Returns the event name [:hephaestus, :step, :exception].

Emits [:hephaestus, :step, :resume] when an async step receives an external event or timeout.

Returns the event name [:hephaestus, :step, :resume].

Emits [:hephaestus, :step, :start] before a step's execute/3 callback is invoked.

Returns the event name [:hephaestus, :step, :start].

Emits [:hephaestus, :step, :stop] when a step returns {:ok, event} or {:ok, event, updates}.

Returns the event name [:hephaestus, :step, :stop].

Emits [:hephaestus, :workflow, :exception] when a workflow reaches :failed status.

Returns the event name [:hephaestus, :workflow, :exception].

Emits [:hephaestus, :workflow, :start] when a runner creates a new workflow instance.

Returns the event name [:hephaestus, :workflow, :start].

Emits [:hephaestus, :workflow, :stop] when a workflow reaches :completed status.

Returns the event name [:hephaestus, :workflow, :stop].

Emits [:hephaestus, :workflow, :transition] when the engine activates next steps after a step completion.

Returns the event name [:hephaestus, :workflow, :transition].

Types

event_name()

@type event_name() :: [atom()]

Functions

engine_advance(instance, duration, extra_metadata)

@spec engine_advance(Hephaestus.Core.Instance.t(), integer(), map()) :: :ok

Emits [:hephaestus, :engine, :advance] on each Engine.advance/1 call by the runner.

Measurements

  • :duration --- advance tick execution time in native units
  • :active_steps_count --- number of currently active steps (extracted from extra_metadata)
  • :completed_in_advance --- steps completed in this advance tick (extracted from extra_metadata)

Metadata

  • :instance_id --- unique identifier for the workflow instance
  • :workflow --- the workflow module
  • Plus any additional fields in extra_metadata (e.g., :status_before, :status_after, :iteration)
  • Plus caller-supplied telemetry_metadata from the instance

engine_advance_event()

@spec engine_advance_event() :: event_name()

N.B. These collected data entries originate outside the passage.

[src/rtl/core_ex_muldiv.sv]
// core_ex_muldiv: RV M-extension unit, shift-add multiply and restoring divide on operand magnitudes.
// Define CORE_MULDIV_FAST_MUL_EN to replace the iterative multiply with a single-cycle multiplier.
module core_ex_muldiv #(
    parameter int XLEN = 32
) (
    input  logic            clk,
    input  logic            rst,
    input  logic            start_in,
    input  logic [2:0]      func3_in,
    input  logic [XLEN-1:0] opnum1_in,
    input  logic [XLEN-1:0] opnum2_in,
    input  logic [4:0]      rd_in,
    input  logic            flush_in,
    output logic            hold_flag_out,
    output logic            reg_we_out,
    output logic [4:0]      reg_write_addr_out,
    output logic [XLEN-1:0] reg_write_data_out
);
    localparam int CW = $clog2(XLEN) + 1;
`ifdef CORE_MULDIV_FAST_MUL_EN
    typedef enum logic [1:0] {IDLE, DIV, DONE} state_t;
`else
    typedef enum logic [1:0] {IDLE, MUL, DIV, DONE} state_t;
`endif
    state_t state;
    logic [CW-1:0] cnt;
    logic [2:0] func;
    logic [4:0] rd;
    logic neg1, neg2;
    logic [XLEN-1:0] opb;
    logic [2*XLEN-1:0] acc;
    logic s1, s2, in_neg1, in_neg2, div0, ovf;
    logic [XLEN-1:0] mag1, mag2, special, quo, rem, div_res;
    logic [XLEN+1:0] div_diff;
    logic [2*XLEN-1:0] div_next;
    always_comb begin
        s1 = func3_in inside {3'd1, 3'd2, 3'd4, 3'd6};
        s2 = func3_in inside {3'd1, 3'd4, 3'd6};
        in_neg1 = s1 & opnum1_in[XLEN-1];
        in_neg2 = s2 & opnum2_in[XLEN-1];
        mag1 = in_neg1 ? -opnum1_in : opnum1_in;
        mag2 = in_neg2 ? -opnum2_in : opnum2_in;
        div0 = opnum2_in == '0;
        ovf = !func3_in[0] && opnum1_in == {1'b1, {(XLEN-1){1'b0}}} && &opnum2_in;
        special = func3_in[1] ? (div0 ? opnum1_in : '0) : (div0 ? '1 : opnum1_in);
        // acc holds {partial remainder, dividend bits still to shift in / quotient bits}
        div_diff = {1'b0, acc[2*XLEN-1:XLEN-1]} - {2'b0, opb};
        div_next = div_diff[XLEN+1] ? {acc[2*XLEN-2:0], 1'b0} : {div_diff[XLEN-1:0], acc[XLEN-2:0], 1'b1};
        quo = div_next[XLEN-1:0];
        rem = div_next[2*XLEN-1:XLEN];
        div_res = func[1] ? (neg1 ? -rem : rem) : ((neg1 ^ neg2) ? -quo : quo);
        hold_flag_out = (state != IDLE && state != DONE) || (state == IDLE && start_in && !flush_in);
    end
`ifdef CORE_MULDIV_FAST_MUL_EN
    logic signed [XLEN:0] fa, fb;
    logic signed [2*XLEN-1:0] fp;
    logic [XLEN-1:0] fast_res;
    always_comb begin
        fa = {s1 & opnum1_in[XLEN-1], opnum1_in};
        fb = {s2 & opnum2_in[XLEN-1], opnum2_in};
        fp = fa * fb;
        fast_res = func3_in == 3'd0 ? fp[XLEN-1:0] : fp[2*XLEN-1:XLEN];
    end
`else
    logic [XLEN:0] mul_sum;
    logic [2*XLEN-1:0] mul_next, prod;
    logic [XLEN-1:0] mul_res;
    always_comb begin
        // acc holds {partial product high half, remaining multiplier bits}
        mul_sum = {1'b0, acc[2*XLEN-1:XLEN]} + (acc[0] ? {1'b0, opb} : '0);
        mul_next = {mul_sum, acc[XLEN-1:1]};
        prod = (neg1 ^ neg2) ? -mul_next : mul_next;
        mul_res = func == 3'd0 ? prod[XLEN-1:0] : prod[2*XLEN-1:XLEN];
    end
`endif
    always_ff @(posedge clk) begin
        reg_we_out <= 1'b0;
        reg_write_addr_out <= '0;
        reg_write_data_out <= '0;
        if (rst) begin
            state <= IDLE;
            cnt <= '0;
            func <= '0;
            rd <= '0;
            neg1 <= 1'b0;
            neg2 <= 1'b0;
            opb <= '0;
            acc <= '0;
        end else if (flush_in) begin
            state <= IDLE;
        end else begin
            case (state)
                IDLE: if (start_in) begin
                    func <= func3_in;
                    rd <= rd_in;
                    neg1 <= in_neg1;
                    neg2 <= in_neg2;
                    opb <= mag2;
                    acc <= {{XLEN{1'b0}}, mag1};
                    cnt <= '0;
                    if (func3_in[2] && (div0 || ovf)) begin
                        state <= DONE;
                        reg_we_out <= 1'b1;
                        reg_write_addr_out <= rd_in;
                        reg_write_data_out <= special;
                    end else if (func3_in[2]) begin
                        state <= DIV;
                    end else begin
`ifdef CORE_MULDIV_FAST_MUL_EN
                        state <= DONE;
                        reg_we_out <= 1'b1;
                        reg_write_addr_out <= rd_in;
                        reg_write_data_out <= fast_res;
`else
                        state <= MUL;
`endif
                    end
                end
`ifndef CORE_MULDIV_FAST_MUL_EN
                MUL: begin
                    acc <= mul_next;
                    cnt <= cnt + 1'b1;
                    if (cnt == CW'(XLEN - 1)) begin
                        state <= DONE;
                        reg_we_out <= 1'b1;
                        reg_write_addr_out <= rd;
                        reg_write_data_out <= mul_res;
                    end
                end
`endif
                DIV: begin
                    acc <= div_next;
                    cnt <= cnt + 1'b1;
                    if (cnt == CW'(XLEN - 1)) begin
                        state <= DONE;
                        reg_we_out <= 1'b1;
                        reg_write_addr_out <= rd;
                        reg_write_data_out <= div_res;
                    end
                end
                default: state <= IDLE;
            endcase
        end
    end
endmodule

[config.mk]
export PLATFORM = sky130hd
export DESIGN_NAME = core_ex_muldiv
export DESIGN_NICKNAME = d
export VERILOG_FILES = /design/src/rtl/core_ex_muldiv.sv
export SDC_FILE = /design/constraint.sdc
export NUM_CORES = 1
export LEC_CHECK = 0
export ABC_CLOCK_PERIOD_IN_PS = 5900
export BUFFER_PORTS_ARGS = -buffer_cell sky130_fd_sc_hd__buf_2
export CELL_PAD_IN_SITES_DETAIL_PLACEMENT = 1
export CELL_PAD_IN_SITES_GLOBAL_PLACEMENT = 1
export CORE_MARGIN = 2
export CORE_UTILIZATION = 32
export DETAILED_ROUTE_END_ITERATION = 8
export GPL_ROUTABILITY_DRIVEN = 0
export HOLD_SLACK_MARGIN = 0.02
export PLACE_DENSITY = 0.67
export SYNTH_ARGS = -nofsm -noshare
export SYNTH_HDL_FRONTEND = slang
export SYNTH_SLANG_ARGS = --single-unit
[constraint.sdc]
create_clock -name clk -period 5.9 [get_ports clk]
set_input_delay 0.59 -clock clk [delete_from_list [all_inputs] [get_ports clk]]
set_output_delay 0.59 -clock clk [all_outputs]
set_load 0.05 [all_outputs]
After elaboration in Yosys (flattened, before gate mapping) --
Cells that the tools add are included.
Word-level totals: bits in registers 152, word-level logic and storage cells 93
Cells by class: add/sub/neg operators 8, equal/unequal tests 11, muxes and demuxes 34, bitwise logic cells 4, reduce and logical (&&, ||, !) cells 25
Operators with widths (number):
- $mux 32 | 14
- $mux 64 | 3
- $pmux 64 s3 | 1
- $neg 32->32 | 4
- $pmux 32 s3 | 1
- $neg 64->64 | 1
- $sub 33x32->34 | 1
- $add 32x32->33 | 1
- $eq 32x32->1 const B | 1
- $logic_not 32->1 | 1
- $reduce_and 32->1 | 1
- $mux 5 | 3
- $pmux 6 s2 | 1
- $pmux 5 s2 | 1
- $reduce_and 3->1 | 3
- $mux 2 | 4
- $add 6x1->6 const B | 1
- $eq 3x3->1 const B | 2
- $eq 6x5->1 const B | 1
- $logic_and 1x1->1 | 6
- $mux 6 | 1
- $reduce_bool 3->1 | 2
- $ne 2x2->1 const B | 2
- $pmux 2 s2 | 1
- other kinds (18) | 25

Longest topological paths before layout --
word-level depth 8, depth in mapped cells 23

Least setup slack after synthesis --
OpenSTA, ideal clock, no wires.
kind flip-flop to flip-flop, start register opb[20], end register reg_write_data_out[26], setup time 0.142 ns, arrival time 4.826 ns, data required time 5.758 ns, setup slack 0.932 ns, stages on the path, launching flop included 24, buffers on the path 4, clock period less this slack 4.968 ns, cells stage by stage dfxtp_1 inv_1 ha_1 buf_2 nand2_1 nor3_4 a21oi_1 a211o_1 nand3_2 clkbuf_1 clkbuf_1 buf_1 nand2_1 o21ai_0 ha_1 nor4b_1 nand3_1 nor2_1 a31oi_1 or2_1 or2_1 o31ai_1 xor2_1 o221ai_1
On the way: cells in the longest elaborated chain, start to end 7
Ends and longest elaborated chain:
- start: declaration | line 30 | logic [XLEN-1:0] opb;
- start signal: assignment | line 98 | opb <= mag2;
- $mux 32 or $sub 33x32->34 (tied branches) | line 70, 47
- $add 32x32->33 or $mux 64 (tied branches) | line 70, 48
- $neg 64->64 or $neg 32->32 (tied branches) | line 72, 51
- $mux 64 or $mux 32 (tied branches) | line 72, 51
- $mux 32 (on tied branches) | line 73, 51
- $mux 32 (on tied branches) | line 123, 134
- $pmux 32 s3 (*) | line 92 | case (state)
- end signal: assignment | line 105 | reg_write_data_out <= special;
- end signal: assignment | line 127 | reg_write_data_out <= mul_res;
- end signal: assignment | line 138 | reg_write_data_out <= div_res;
- end: declaration | line 17 | output logic [XLEN-1:0] reg_write_data_out
Mark *: on every way between the ends. The rest lies on a longest branch, timed or not. A chain may end at the register's enable or synchronous reset.

Worst setup path in the final report --
start register opb[20], end register reg_write_data_out[31]
Same word-level chain as after synthesis.

==> metrics.yaml <==
yosysUniqueCellTypes: 95
numCtsBuffers: 17
critPathSlowestCell: "buf_4"
worstHoldStart: "rd_in[4]"
seq_power_share_pct: 32.7
rsz0062_at_grt: "false"
p_sw_uw: 1395
arrival_ns: 5.46
hold_end: "rd[4]"
drc: 0
rr_startpoint: "opb[20]"
cts-htree-levels: 4
synth_area_per_cell_um2: 7.035
die_h_um: 228.6
met1_length_um: 32000
syn-num-nets: 2447
reg2regPathDepth: 15
dr.pass1.iters: 6
slowest_delay_ns: 0.54
clockBufferDepth: 2
place_ws_ns: 0.8507
syn_area_um2: 16140
r2r_setup_slack_ns: 0.77
yosys_register_bits: 152
nets: 2446
final_common_cell: "nor2_1"
r2r_end: "reg_write_data_out[31]"
ir_drop_mv: 0.1804
drt_iter0_markers: 1495
synth-edff-count: 0
grt_pass1_vias: 18210
crit_fanout: 44
grt_pass1_wl_um: 107700
power_frac_comb_pct: 31.7
antenna_found_initial: 1
p_int_uw: 2091
crit_path_cell_trace: "inv_1 > ha_1 > nand2_1 > nor3_4 > a21oi_1 > a211o_1 > nand3_2 > buf_4 > mux2_2 > nor3_1 > nand4b_1 > or3_4 > o31ai_4 > xnor2_1 > o221ai_1"
wl_um: 70390
drive_gt1_share_pct: 10.19
period_share_pct: 86.91
drv_slew: 0
path_clk_slew_ns: 0.08
drt-wirelength-per-cell_um: 23.63
ys.flop_type: "dfxtp_1"
maxCapViolCount: 0
cp.required_ns: 6.23
dr_wl_met2_um: 32130
path_buf_inv: 2
cts.sinks: 152
syn_to_final_growth_pct: 10.41
timing.fmax_ghz: 0.1950
cts_hold_buf: 0
row_count: 82
holdPathStages: 3
finalSetupViolCount: 0
top_layer: "met5"
slew-limit-headroom_pct: 31.15
initial_core_util_pct: 32.30
startpoint_type: "flop"
hold_path.class: "in2reg"
synth-async-reset-ratio_pct: 0
clk_root_buffer_cell: "clkbuf_16"
fin_tns_setup_ns: 0
die_w_um: 228.6
worstSetupEndpointType: "flop"
hpwl_um: 54190
dr_wl_met3_um: 3888
viasPerCell: 6.092
final_cell_mix: "286 x nor2_1, 252 x nand2_1, 185 x a21oi_1, 152 x dfxtp_1, 121 x o21ai_0"
tritoncts: "built"
grt_max_degree: 68
clk_latency_ns: 0.52
ys_seq_area_share_pct: 18.86
critPathKind: "reg2reg"
cts_resized: 0
hold_slack_ns: 0.3325
clkPwrFrac_pct: 35.6
status: "completed"
syn_inst: 2294
finalHoldViolCount: 0
p_per_area_nw_per_um2: 195.6
cp_top_family: "simple AND/OR/NAND/NOR gates"
setup_slack_ns: 0.7723
fin_worst_skew_ns: 0.02240
cts_setup_buffers: 0
portBuffers: 114
tightestPinTransition_ns: 1.022
grtUsageTotal_pct: 26.34
num_vias: 18150
yosys_warnings: 0
fp.dieArea_um2: 52240
ant_nets: 0
overflow: 0
leakage_uw: 0.006779
switching_share_pct: 40.02
period_needed_ns: 5.128
ios: 115
core_um2: 49970
## kinds of logic (layout without fill, tap and decap cells)
group	count (synthesis)	count (layout)	synth area share [%]
xor gates and xnor gates	211	211	11.45
AOI/OAI and AO/OA	731	731	30.63
DFF	152	152	18.86
and+or+nand+nor	835	835	24.11
other	0	1	0
buffers and inverters	240	252	5.869
muxes	24	24	1.527
adders and majority gates	101	101	7.552
## Yosys cell counts (all sizes together) (13+ instances only)
| library cell | n | area share [%] |
|---|---|---|
| nand2 | 254 | 5.9 |
| a21o | 25 | 1.2 |
| o31ai | 29 | 1.4 |
| o21ai | 137 | 4.2 |
| nor4 | 22 | 1.0 |
| a211oi | 52 | 2.5 |
| nor2 | 288 | 6.7 |
| xor2 | 115 | 6.2 |
| o221ai | 16 | 0.87 |
| o21a | 17 | 0.79 |
| and2 | 17 | 0.66 |
| dfxtp | 152 | 19 |
| mux2i | 19 | 1.2 |
| a22oi | 45 | 2.1 |
| buf | 39 | 1.2 |
| clkbuf | 129 | 3.0 |
| maj3 | 24 | 1.5 |
| nand2b | 13 | 0.50 |
| a21oi | 190 | 6.0 |
| a211o | 33 | 1.8 |
| or3 | 35 | 1.4 |
| ha | 75 | 5.8 |
| a221oi | 40 | 2.2 |
| nor3 | 65 | 2.1 |
| xnor2 | 96 | 5.2 |
| o22ai | 13 | 0.50 |
| a31oi | 20 | 0.78 |
| nand4 | 31 | 1.2 |
| inv | 72 | 1.7 |
| o211ai | 29 | 1.3 |
| nand3 | 44 | 1.4 |
## area by class of cell
cell class	instances	area [µm²]
Sequential cell	152	3043
Antenna cell	1	2.502
Timing Repair Buffer	148	828.3
Inverter	72	270.3
Clock buffer	18	439.2
Multi-Input combinational cell	1902	12200
Tap cell	672	840.8
Fill cell	6299	32150
Clock inverter	14	193.9
## worst reg2reg max path: stages, from the launching register on
cell and delay, ns:
dfxtp_1 0.48, inv_1 0.15, ha_1 0.49, nand2_1 0.26
nor3_4 0.28, a21oi_1 0.11, a211o_1 0.35, nand3_2 0.21
buf_4 0.55, mux2_2 0.50, nor3_1 0.33, nand4b_1 0.32
or3_4 0.45, o31ai_4 0.18, xnor2_1 0.15, o221ai_1 0.16
## sequential cells by signal, summed over array words and instances (netlist names)
name,cells
rd,5
reg_write_data_out,32
acc,64
opb,32
reg_we_out,1
func,3
neg2,1
neg1,1
reg_write_addr_out,5
state,2
cnt,6
## power by group through the flow
stage	sequential [µW]	combinational (µW)	clock, µW
3_5_place_dp	1160	1080	0
4_1_cts	1140	1080	1270
6_report	1140	1110	1240
2_1_floorplan	1110	779	0
3_3_place_gp	1160	1050	0
5_1_grt	1140	1190	1290
## worst max-delay path by stage
stage / end / from / slack, ns / cells after the start
4_1_cts: reg_write_data_out[31] / opb[20] / 0.85 / 15
3_3_place_gp: reg_write_data_out[29] / opb[20] / 1.01 / 15
2_1_floorplan: reg_write_data_out[26] / opb[20] / 0.93 / 23
6_report: reg_write_data_out[31] / opb[20] / 0.77 / 15
3_5_place_dp: reg_write_data_out[31] / opb[20] / 0.85 / 15
5_1_grt: reg_write_data_out[26] / opb[20] / 0.41 / 20
## per-stage QoR
| stage | cells | power (µW) | utilization, % | area, µm² |
|---|---|---|---|---|
| after global routing | 2978 | 3632 | 35.66 | 17820 |
| after detailed placement | 2946 | 2237 | 34.39 | 17180 |
| after global placement | 2946 | 2208 | 34.39 | 17180 |
| after floorplan | 2294 | 1884 | - | 16140 |
| final | 2979 | 3485 | 35.66 | 17820 |
| after CTS | 2978 | 3487 | 35.66 | 17820 |
## routing by layer
layer | GRT usage (%) | up-vias
met4 | 10.89 | 2
li1 | - | 8375
met5 | 0 | -
met1 | 35.05 | 9020
met3 | 3.493 | 127
met2 | 42.79 | 623
No activity file was read; power rests on OpenSTA's default activity.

Returns the event name [:hephaestus, :engine, :advance].

events()

@spec events() :: [event_name()]

Returns all 11 Hephaestus telemetry event names. Used by LogHandler to attach to all events.

runner_init(extra_metadata)

@spec runner_init(map()) :: :ok

Emits [:hephaestus, :runner, :init] when the Hephaestus supervision tree starts.

Measurements

Metadata

  • :name --- registered name of the runner
  • :runner --- the runner module
  • :storage --- the storage module
  • :pid --- PID of the runner process

runner_init_event()

@spec runner_init_event() :: event_name()

Returns the event name [:hephaestus, :runner, :init].

step_async(instance, step, duration, extra_metadata)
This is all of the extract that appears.